—En cierto modo, sí. Nos encontramos cerca del escudo —repuso Mina que contemplaba con atención cuanto la rodeaba—. La devastación que ves es la marca de su presencia.
—¿El escudo provoca la muerte? —inquirió el minotauro, alarmado.
—A todo aquello que toca.
—¿Y hemos de abrirnos paso a través de él?
—No podemos cruzarlo. —Mina se mostraba tranquila—. Ninguna arma puede penetrarlo. Ninguna fuerza, ni siquiera la magia del dragón más poderoso, puede romperlo. Los elfos a las órdenes de su reina bruja han arremetido contra él durante meses sin hacer mella alguna en su resistencia. La Legión de Acero ha enviado a sus caballeros, que lo han acometido sin resultado. Mira —señaló—. El escudo se alza justo delante de nosotros. Puede verse, Galdar. El escudo y, detrás de él, Silvanesti y la victoria.

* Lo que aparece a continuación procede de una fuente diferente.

===== config.mk =====
export PLATFORM = sky130hd
export DESIGN_NAME = bsg_cache_nb_dma_sched
export DESIGN_NICKNAME = d
export VERILOG_FILES = /design/src/rtl/bsg_cache_nb_dma_sched.sv
export SDC_FILE = /design/constraint.sdc
export NUM_CORES = 1
export LEC_CHECK = 0
export ABC_CLOCK_PERIOD_IN_PS = 4300
export CORE_AREA = 2 2 491 493
export DETAILED_ROUTE_END_ITERATION = 8
export DIE_AREA = 0 0 493 495
export HOLD_SLACK_MARGIN = 0.03
export PLACE_DENSITY_LB_ADDON = 0.25
export RECOVER_POWER = 100
export SLEW_MARGIN = 20
export SYNTH_ARGS = -nofsm -noshare
export SYNTH_HDL_FRONTEND = slang
export SYNTH_SLANG_ARGS = --single-unit

===== constraint.sdc =====
create_clock -name clk_i -period 4.3 [get_ports clk_i]
set_input_delay 0.645 -clock clk_i [delete_from_list [all_inputs] [get_ports clk_i]]
set_output_delay 0.645 -clock clk_i [all_outputs]
set_load 0.01 [all_outputs]

===== src/rtl/bsg_cache_nb_dma_sched.sv =====
// rtl/bsg_cache_nb_dma_sched.sv - non-blocking cache DMA scheduler (write queue, read pass-through, refill pass-through)
//
// Purpose: queues cache eviction (write) packets and streams each block's eviction
// data to memory, passes read packets straight to memory once every earlier write
// has fully drained, limits outstanding reads to mshr_els_p, and forwards refill
// data to the cache unchanged.
//
// Ports:
//   clk_i, reset_i                                     clock, async active-high reset
//   dma_pkt_i / dma_pkt_v_i / dma_pkt_yumi_o           cache packet {write_not_read, addr, mshr_id}
//   dma_data_i / dma_data_v_i / dma_data_yumi_o        cache eviction data
//   mem_read_pkt_o / _v_o / _yumi_i                    memory read request
//   mem_write_pkt_o / _v_o / _yumi_i                   memory write request
//   mem_wdata_o / _v_o / _ready_i                      memory write data
//   mem_rdata_i / _mshr_id_i / _v_i / mem_rdata_ready_o  refill data from memory
//   refill_data_o / refill_mshr_id_o / refill_v_o / refill_ready_i  refill data to cache
//   stat_reads_o / stat_writes_o / stat_stall_o        statistics counters
//
// Configuration macro: BSG_CACHE_NB_DMA_SCHED_STATS_EN enables the statistics
// counters; without it the three stat outputs are tied to zero.

module bsg_cache_nb_dma_sched #(
    parameter int addr_width_p          = 32,
    parameter int word_width_p          = 32,
    parameter int block_size_in_words_p = 16,
    parameter int dma_data_width_p      = 256,
    parameter int mshr_els_p            = 4,
    parameter int evict_els_p           = 4
) (
    input  logic                                        clk_i,
    input  logic                                        reset_i,

    input  logic [addr_width_p+$clog2(mshr_els_p):0]    dma_pkt_i,
    input  logic                                        dma_pkt_v_i,
    output logic                                        dma_pkt_yumi_o,

    input  logic [dma_data_width_p-1:0]                 dma_data_i,
    input  logic                                        dma_data_v_i,
    output logic                                        dma_data_yumi_o,

    output logic [addr_width_p+$clog2(mshr_els_p):0]    mem_read_pkt_o,
    output logic                                        mem_read_pkt_v_o,
    input  logic                                        mem_read_pkt_yumi_i,

    output logic [addr_width_p+$clog2(mshr_els_p):0]    mem_write_pkt_o,
    output logic                                        mem_write_pkt_v_o,
    input  logic                                        mem_write_pkt_yumi_i,

    output logic [dma_data_width_p-1:0]                 mem_wdata_o,
    output logic                                        mem_wdata_v_o,
    input  logic                                        mem_wdata_ready_i,

    input  logic [dma_data_width_p-1:0]                 mem_rdata_i,
    input  logic [$clog2(mshr_els_p)-1:0]               mem_rdata_mshr_id_i,
    input  logic                                        mem_rdata_v_i,
    output logic                                        mem_rdata_ready_o,

    output logic [dma_data_width_p-1:0]                 refill_data_o,
    output logic [$clog2(mshr_els_p)-1:0]               refill_mshr_id_o,
    output logic                                        refill_v_o,
    input  logic                                        refill_ready_i,

    output logic [31:0]                                 stat_reads_o,
    output logic [31:0]                                 stat_writes_o,
    output logic [31:0]                                 stat_stall_o
);

    localparam int bursts_lp = (block_size_in_words_p * word_width_p) / dma_data_width_p;
    localparam int pkt_w_lp  = 1 + addr_width_p + $clog2(mshr_els_p);
    localparam int beat_w_lp = (bursts_lp > 1) ? $clog2(bursts_lp) : 1;
    localparam int qptr_w_lp = (evict_els_p > 1) ? $clog2(evict_els_p) : 1;
    localparam int qcnt_w_lp = $clog2(evict_els_p + 1);
    localparam int out_w_lp  = $clog2(mshr_els_p + 1);

    localparam logic [beat_w_lp-1:0] last_beat_lp = beat_w_lp'(bursts_lp - 1);
    localparam logic [qptr_w_lp-1:0] last_slot_lp = qptr_w_lp'(evict_els_p - 1);

    typedef enum logic [1:0] {
        IDLE = 2'd0,
        HDR  = 2'd1,
        DATA = 2'd2
    } wr_state_e;

    wr_state_e               r_state;
    logic [beat_w_lp-1:0]    r_wbeat;
    logic [beat_w_lp-1:0]    r_rbeat;
    logic [out_w_lp-1:0]     r_outstanding;

    logic [pkt_w_lp-1:0]     r_q_mem [evict_els_p];
    logic [qptr_w_lp-1:0]    r_q_wptr;
    logic [qptr_w_lp-1:0]    r_q_rptr;
    logic [qcnt_w_lp-1:0]    r_q_count;

    logic w_pkt_write;
    logic w_q_full;
    logic w_q_empty;
    logic w_enq;
    logic w_deq;
    logic w_wdata_xfer;
    logic w_rd_v;
    logic w_rd_accept;
    logic w_refill_xfer;
    logic w_refill_done;

    assign w_pkt_write = dma_pkt_i[pkt_w_lp-1];
    assign w_q_full    = (r_q_count == qcnt_w_lp'(evict_els_p));
    assign w_q_empty   = (r_q_count == '0);

    // Fullness is taken from the registered count, so a dequeue in the same
    // cycle never frees a slot for an enqueue on a full queue.
    assign w_enq = ~reset_i & dma_pkt_v_i & w_pkt_write & ~w_q_full;

    // Reads wait until every earlier write has finished its last data beat:
    // the queue must be empty and the write engine back in IDLE.
    assign w_rd_v = ~reset_i & dma_pkt_v_i & ~w_pkt_write & w_q_empty
                  & (r_state == IDLE) & (r_outstanding < out_w_lp'(mshr_els_p));
    assign w_rd_accept = w_rd_v & mem_read_pkt_yumi_i;

    assign w_wdata_xfer  = (r_state == DATA) & dma_data_v_i & mem_wdata_ready_i;
    assign w_deq         = w_wdata_xfer & (r_wbeat == last_beat_lp);
    assign w_refill_xfer = ~reset_i & mem_rdata_v_i & refill_ready_i;
    assign w_refill_done = w_refill_xfer & (r_rbeat == last_beat_lp);

    assign dma_pkt_yumi_o    = w_enq | w_rd_accept;
    assign mem_read_pkt_o    = dma_pkt_i;
    assign mem_read_pkt_v_o  = w_rd_v;

    assign mem_write_pkt_o   = r_q_mem[r_q_rptr];
    assign mem_write_pkt_v_o = (r_state == HDR);

    assign mem_wdata_o       = dma_data_i;
    assign mem_wdata_v_o     = (r_state == DATA) & dma_data_v_i;
    assign dma_data_yumi_o   = w_wdata_xfer;

    assign refill_data_o     = mem_rdata_i;
    assign refill_mshr_id_o  = mem_rdata_mshr_id_i;
    assign refill_v_o        = ~reset_i & mem_rdata_v_i;
    assign mem_rdata_ready_o = ~reset_i & refill_ready_i;

    // Write engine: header for the queue head, then B data beats.
    always_ff @(posedge clk_i or posedge reset_i) begin
        if (reset_i) begin
            r_state <= IDLE;
            r_wbeat <= '0;
        end else begin
            case (r_state)
                IDLE: if (!w_q_empty) r_state <= HDR;
                HDR:  if (mem_write_pkt_yumi_i) r_state <= DATA;
                DATA: begin
                    if (w_wdata_xfer) begin
                        if (r_wbeat == last_beat_lp) begin
                            r_wbeat <= '0;
                            r_state <= IDLE;
                        end else begin
                            r_wbeat <= r_wbeat + 1'b1;
                        end
                    end
                end
                default: r_state <= IDLE;
            endcase
        end
    end

    // Queue storage carries no reset; only pointers and count define contents.
    always_ff @(posedge clk_i) begin
        if (w_enq) r_q_mem[r_q_wptr] <= dma_pkt_i;
    end

    always_ff @(posedge clk_i or posedge reset_i) begin
        if (reset_i) begin
            r_q_wptr  <= '0;
            r_q_rptr  <= '0;
            r_q_count <= '0;
        end else begin
            if (w_enq) r_q_wptr <= (r_q_wptr == last_slot_lp) ? '0 : r_q_wptr + 1'b1;
            if (w_deq) r_q_rptr <= (r_q_rptr == last_slot_lp) ? '0 : r_q_rptr + 1'b1;
            if (w_enq && !w_deq)      r_q_count <= r_q_count + 1'b1;
            else if (!w_enq && w_deq) r_q_count <= r_q_count - 1'b1;
        end
    end

    // Memory returns each block's bursts back to back, so one shared beat
    // counter is enough to spot block completion.
    always_ff @(posedge clk_i or posedge reset_i) begin
        if (reset_i) begin
            r_rbeat       <= '0;
            r_outstanding <= '0;
        end else begin
            if (w_refill_xfer) r_rbeat <= w_refill_done ? '0 : r_rbeat + 1'b1;
            if (w_rd_accept && !w_refill_done)      r_outstanding <= r_outstanding + 1'b1;
            else if (!w_rd_accept && w_refill_done) r_outstanding <= r_outstanding - 1'b1;
        end
    end

`ifdef BSG_CACHE_NB_DMA_SCHED_STATS_EN
    logic [31:0] r_stat_reads;
    logic [31:0] r_stat_writes;
    logic [31:0] r_stat_stall;
    logic        w_rd_stall;

    assign w_rd_stall = ~reset_i & dma_pkt_v_i & ~w_pkt_write & ~w_rd_v;

    always_ff @(posedge clk_i or posedge reset_i) begin
        if (reset_i) begin
            r_stat_reads  <= '0;
            r_stat_writes <= '0;
            r_stat_stall  <= '0;
        end else begin
            if (w_rd_accept && r_stat_reads  != '1) r_stat_reads  <= r_stat_reads  + 1'b1;
            if (w_enq       && r_stat_writes != '1) r_stat_writes <= r_stat_writes + 1'b1;
            if (w_rd_stall  && r_stat_stall  != '1) r_stat_stall  <= r_stat_stall  + 1'b1;
        end
    end

    assign stat_reads_o  = r_stat_reads;
    assign stat_writes_o = r_stat_writes;
    assign stat_stall_o  = r_stat_stall;
`else
    assign stat_reads_o  = '0;
    assign stat_writes_o = '0;
    assign stat_stall_o  = '0;
`endif

endmodule


==> run summary, run 1 <==
CP cell instances - buf_4 -> mux4_2 -> dlygate4sd3_1
RSZ-0062 raised after global routing - false
Die Area - 0.2440 mm2
Fin Setup TNS - 0 ns
total grt overflow - 0
Storage cell area - 0.004558 mm2
Yosys reg bits - 154
Distinct cells, synth - 29
TritonCTS Buffers - 17
reg2reg path depth - 3
period utilisation layout - 88.30%
post-synthesis adder-cell area fraction - 1.189%
r2r startpoint - r_q_count[0]$_DFFE_PP0P_
total iterations of the first detailed-routing run - 6
H-tree depth - 4
R2R Path End - r_q_mem[3][22]$_DFFE_PP_
startpoint types - flip-flop
postcts setup bufs - 0
synthesized area per cell - 11.93 um2
Tmin final - 3.797 ns
fin. max-slew vios - 14
CTS Sinks - 154
Final nets - 1057
CP arrival - 3.15 ns
LEAKAGE - 3.005 nW
worst hold stages - 1
run status - complete, but fails checks
Core Util, Final - 5.027%
clk buf depth - 2
Critical Path Slowest Stage Cell - dfrtp_1
Routed Antenna Nets - 0
largest stage delay on the critical path - 1.23 ns
Resize count post-CTS - 0
maximum VDD drop - 0.2343 mV
drt drc - 72
Min Hold Slack - 0.4782 ns
Crit path required time - 3.65 ns
Async S/R FF share, synth - 9.091%
Worst Skew - 0.02371 ns
starting density of the core - 4.489%
global-route wire length before repair - 81620 um
initial DRC count - 316
area of the core - 0.2392 mm2
Multi-input gate area - 0.001583 mm2
Most used DFF post-synth - edfxtp_1
endpoints failing setup - 0
mux cell area share after synthesis - 8.040%
gp weighted congestion - 0.6237
Layout area overhead - 11.97%
register area share after synthesis - 42.41%
Yosys warnings - 0
vias - 4279
Die Ht - 495 um
Max Fanout on Critical Path - 21
min-delay worst type - flip-flop to flip-flop
Die X-Extent - 493 um
Compound-Gate Fraction of Synth Area - 0.3496%
largest family of logic cells by synthesized area - buffers and inverters
worst slew pin tran - 1.512 ns
Rows - 180
Max Clk Rate - 263.4 MHz
worst reg-to-reg setup slack - 1.21 ns
mapped cell area - 0.01074 mm2
share of cells above drive strength 1 - 16.10%
Filler cells - 28130
Max Cap Viol - 1
final hold viol count - 0
Power Dens Cells - 412.3 mW/mm2
final WL - 73220 um
Worst setup EP type - primary output
EDFF count, synth - 140
Avg WL per Cell - 19.84 um
Setup CP Type - flip-flop to primary output
initial antenna violation count - 6
# hold bufs at CTS - 0
end of the worst hold path - r_outstanding[2]$_DFFE_PP0P_
Mapped Cells - 900
Root Driver - clkbuf_16
DR vias/cell - 1.160
Ports - 1245
post-DP HPWL - 64420 um
Hold Path Origin - r_outstanding[2]$_DFFE_PP0P_
vias in the first global route - 4396
clk slew on worst S/H paths - 0.09 ns
GRT Util Overall - 5.671%
slew margin rel. - -0.7955%
CTS tree - built
failing checks - design-rule violations, max-capacitance violations, max-slew violations
XOR/XNOR Fraction of Synth Area - 0.6525%
I/O Buffers - 120
pin count of the biggest net entering global routing - 31
Post-Synth Simple-Gate Area - 1.410%
worst skew pair latency - 0.46 ns
==> sequential cells by signal (all words and copies together) (netlist names) <==
signal and count:
r_outstanding 3, r_q_count 3, r_q_mem 140, r_q_rptr 2, r_q_wptr 2, r_rbeat 1, r_state 2, r_wbeat 1
==> where the power goes <==
part	total, W	switching [W]	leakage, nW	internal [W]
clock network	0.00161	0.000727	0.302	0.000881
registers	0.00201	0.000228	1.43	0.00178
logic	0.00134	0.000670	1.27	0.000673
==> metrics by stage <==
step / total power [W] / setup WS [ns] / area [um2] / cells
floorplan: 0.003248 / 1.950 / 11090 / 995
finish: 0.004957 / 0.5033 / 12020 / 3690
CTS: 0.005226 / 0.6876 / 12070 / 3688
detailed placement: 0.003551 / 0.9203 / 11460 / 3656
global route: 0.005229 / 0.3330 / 12020 / 3690
global placement: 0.003557 / 0.9054 / 11460 / 3656
==> synth_stat cells (2+ instances only) <==
| cell type | n | share of area [%] |
|---|---|---|
| dfrtp_1 | 14 | 3.3 |
| mux2_2 | 4 | 0.42 |
| buf_4 | 645 | 45 |
| xor2_1 | 4 | 0.33 |
| ha_1 | 7 | 0.82 |
| buf_2 | 4 | 0.19 |
| nand2_1 | 2 | 0.070 |
| nor2_1 | 4 | 0.14 |
| buf_6 | 4 | 0.42 |
| fa_1 | 2 | 0.37 |
| edfxtp_1 | 140 | 39 |
| and2_1 | 5 | 0.29 |
| mux4_2 | 35 | 7.3 |
| xnor2_1 | 4 | 0.33 |
| inv_1 | 6 | 0.21 |
| nor2b_1 | 5 | 0.29 |
| nor4_1 | 2 | 0.12 |
| mux2_4 | 2 | 0.28 |
==> how the worst max path moves through the flow <==
stage                            startpoint                 endpoint  slack [ns]  cells past startpoint
global placement              dma_pkt_i[34]           dma_pkt_yumi_o        0.91                      5
floorplan                       dma_pkt_v_i  r_q_mem[3][0]$_DFFE_PP_        1.95                      3
global route        r_q_rptr[1]$_DFFE_PP0P_      mem_write_pkt_o[18]        0.33                      3
finish              r_q_rptr[1]$_DFFE_PP0P_      mem_write_pkt_o[24]        0.50                      3
detailed placement            dma_pkt_i[34]           dma_pkt_yumi_o        0.92                      5
CTS                 r_q_rptr[0]$_DFFE_PP0P_       mem_write_pkt_o[5]        0.69                      3
==> area by class of cell <==
| class | count | area share (%) |
|---|---|---|
| repair buffers | 129 | 10.52 |
| clock inverters | 15 | 1.488 |
| diodes | 2 | 0.04163 |
| flip-flops and latches | 154 | 37.91 |
| multi-input cells | 182 | 13.16 |
| clock buffers | 17 | 3.538 |
| well taps | 3185 | 33.15 |
| inverters | 6 | 0.1873 |
==> logic make-up (layout without fill, tap and decap cells) <==
kind of cell,count (synthesis),after routing
buffers and inverters,659,167
flip-flops,154,154
multiplexers,41,41
AND/OR/NAND/NOR,25,25
adder cells (fa/ha/maj),9,9
XOR/XNOR,8,8
AO/OA/AOI/OAI,3,3
other,1,98
==> cells in the final DEF (no fill, tap or decap), types with 2 or more instances in the layout <==
| cell | n |
|---|---|
| nor2b_1 | 5 |
| and2_0 | 4 |
| conb_1 | 96 |
| clkbuf_2 | 5 |
| xor2_1 | 4 |
| xnor2_1 | 4 |
| edfxtp_1 | 140 |
| bufinv_16 | 2 |
| buf_4 | 2 |
| clkbuf_16 | 17 |
| mux4_2 | 35 |
| clkinv_4 | 3 |
| diode_2 | 2 |
| clkinv_2 | 2 |
| clkdlybuf4s50_1 | 20 |
| nor2_1 | 4 |
| inv_1 | 6 |
| dfrtp_1 | 13 |
| inv_8 | 5 |
| mux2_1 | 2 |
| fa_1 | 2 |
| mux2_2 | 4 |
| ha_1 | 7 |
| nor4_1 | 2 |
| nand2_1 | 3 |
| dlygate4sd3_1 | 100 |
| inv_6 | 3 |
==> layer usage <==
layer / global-route usage, % / vias up / wire (um)
met4: 4.720 / 10 / 5687
li1: - / 1417 / -
met3: 8.366 / 285 / 22780
met1: 2.389 / 1847 / 11100
met2: 8.692 / 720 / 33380
met5: 0.4892 / - / 265
==> critical path: cells and delay by family (launching register included) <==
family	cells	cell delay, ns
buf+inv	2	1.11
flops	1	1.23
mux	1	0.34
(Power assumes the default switching activity.)
==> inputs of run 2 (changes only) <==
--- a/config.mk
+++ b/config.mk
@@ -6,9 +6,11 @@
 export NUM_CORES = 1
 export LEC_CHECK = 0
 export ABC_CLOCK_PERIOD_IN_PS = 4300
-export CORE_AREA = 2 2 491 493
+export CELL_PAD_IN_SITES_DETAIL_PLACEMENT = 1
+export CELL_PAD_IN_SITES_GLOBAL_PLACEMENT = 1
+export CORE_AREA = 2 2 489 491
 export DETAILED_ROUTE_END_ITERATION = 8
-export DIE_AREA = 0 0 493 495
+export DIE_AREA = 0 0 491 493
 export HOLD_SLACK_MARGIN = 0.03
 export PLACE_DENSITY_LB_ADDON = 0.25
 export RECOVER_POWER = 100
==> run 2 against run 1 <==
Net effect: the flow finishes with violations (max-capacitance violations, max-slew violations); fmax up 2.1%; critical path depth unchanged; core utilization about the same; sequential power up 2%; clock skew down 0.0069 ns; total power up 0.73%; worst hold slack worse by 0.0040 ns; highest routed layer unchanged.
==> run summary, run 2 (same netlist as run 1, synthesis figures left out) <==
run status - complete, but fails checks
failing checks - max-capacitance violations, max-slew violations
gp weighted congestion - 0.6312
slew margin rel. - -1.558%
most common cell after layout, fill and taps aside - edfxtp_1
Ports - 1245
Routed Antenna Nets - 0
Die X-Extent - 491 um
Sw Ratio - 34.64%
startpoint types - flip-flop
CTS tree - built
pre-CTS WS - 0.9877 ns
Comb power frac - 26.6%
clk slew on worst S/H paths - 0.08 ns
initial antenna violation count - 4
final hold viol count - 0
total iterations of the first detailed-routing run - 4
RSZ-0062 raised after global routing - false
fin. max-slew vios - 36
Worst Skew - 0.01678 ns
Int Pwr - 0.003263 W
Multi-input gate area - 0.001592 mm2
postcts setup bufs - 0
vias - 4374
area of the core - 0.2370 mm2
LEAKAGE - 2.965 nW
worst skew pair latency - 0.51 ns
Resize count post-CTS - 0
CP arrival - 3.07 ns
Max Fanout on Critical Path - 28
Avg WL per Cell - 23.27 um
Die Area - 0.2421 mm2
Final nets - 1051
Fin Setup TNS - 0 ns
clock share of power - 32.2%
final WL - 85290 um
post-route setup slack - 0.5810 ns
commonest non-fill, non-tap cells in the layout - edfxtp_1 (140), dlygate4sd3_1 (103), conb_1 (96)
pin count of the biggest net entering global routing - 36
Placed Area - 0.01139 mm2
Seq pwr share - 41.2%
met1 WL - 11750 um
TritonCTS Buffers - 17
sw power - 0.001729 W
DR top layer - met5
Rows - 179
total grt overflow - 0
maximum VDD drop - 0.2976 mV
worst slew pin tran - 1.523 ns
Filler cells - 28070
Root Driver - clkbuf_16
post-DP HPWL - 74970 um
initial DRC count - 192
drt drc - 0
endpoints failing setup - 0
Storage cell area - 0.004559 mm2
Setup CP Type - flip-flop to primary output
Final Instance Area - 0.01195 mm2
vias in the first global route - 4851
Die Ht - 493 um
share of cells above drive strength 1 - 15.90%
GRT Util Overall - 6.820%
max reg flops - 140
DR vias/cell - 1.193
Layout area overhead - 11.24%
Top reg by flops - r_q_mem
met2 WL - 37610 um
Core Util, Final - 5.041%
starting density of the core - 4.532%
CTS Sinks - 154
Largest regs - r_q_mem: 140 flops, r_outstanding: 3 flops, r_q_count: 3 flops
min-delay worst type - flip-flop to flip-flop
Worst setup EP type - primary output
I/O Buffers - 120
clk buf depth - 2
period utilisation layout - 86.49%
Max Clk Rate - 268.9 MHz
# hold bufs at CTS - 0
Max Cap Viol - 1
Power Dens Cells - 418.0 mW/mm2
Crit path required time - 3.65 ns
H-tree depth - 4
overall power - 0.004993 W
DR WL met3 - 30080 um
global-route wire length before repair - 96690 um
Tmin final - 3.719 ns
run 2: cell types whose count changed in the layout (fill, tap and decap cells not counted), moves of 2 or more:
cell             before  now
clkinv_8              0    2
and2_2                0    4
clkinv_2              2    0
clkbuf_2              5    1
clkinv_1              0    2
clkdlybuf4s50_1      20   17
inv_8                 5    2
dlygate4sd3_1       100  103
and2_0                4    0
run 2: path summary, 6_finish.rpt:
check / slack, ns / cells after the start / endpoint / from
max: 0.58 / 3 / mem_write_pkt_o[14] / r_q_rptr[1]$_DFFE_PP0P_
min: 0.47 / 1 / r_wbeat$_DFFE_PP0P_ / r_wbeat$_DFFE_PP0P_
max reg2reg: 1.78 / 8 / r_outstanding[2]$_DFFE_PP0P_ / r_state[1]$_DFFE_PP0P_
min reg2reg: 0.47 / 1 / r_wbeat$_DFFE_PP0P_ / r_wbeat$_DFFE_PP0P_
max in group asynchronous: 2.87 / 2 / r_q_rptr[0]$_DFFE_PP0P_ / reset_i
min in group asynchronous: 0.86 / 2 / r_state[0]$_DFFE_PP0P_ / reset_i
run 2: critical path, stage by stage, from the launching register on:
cell             delay (ns)
dfrtp_2                1.14
clkbuf_2               0.49
mux4_2                 0.36
clkdlybuf4s50_1        0.56
run 2: cell type report:
type / instances / share of cell area (%)
well taps: 3167 / 33.17
inverters: 6 / 0.1885
clock buffers: 17 / 3.561
repair buffers: 123 / 10.19
diodes: 2 / 0.04190
multi-input cells: 182 / 13.32
flip-flops and latches: 154 / 38.17
clock inverters: 15 / 1.351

Galdar estrechó los ojos para resguardarlos del resplandor. El agua reflejaba el fulgor rojizo del sol poniente y convertía al Thon-Thalas en un río de sangre. Al principio no alcanzó a distinguir nada, pero luego los árboles que tenía al frente ondearon como si se reflejasen en el agua enrojecida. El minotauro se frotó los ojos, achacando a la fatiga aquel efecto óptico. Parpadeó, miró fijamente y volvió a verlos ondear; entonces comprendió que lo que veía era una distorsión en el aire creada por el escudo mágico.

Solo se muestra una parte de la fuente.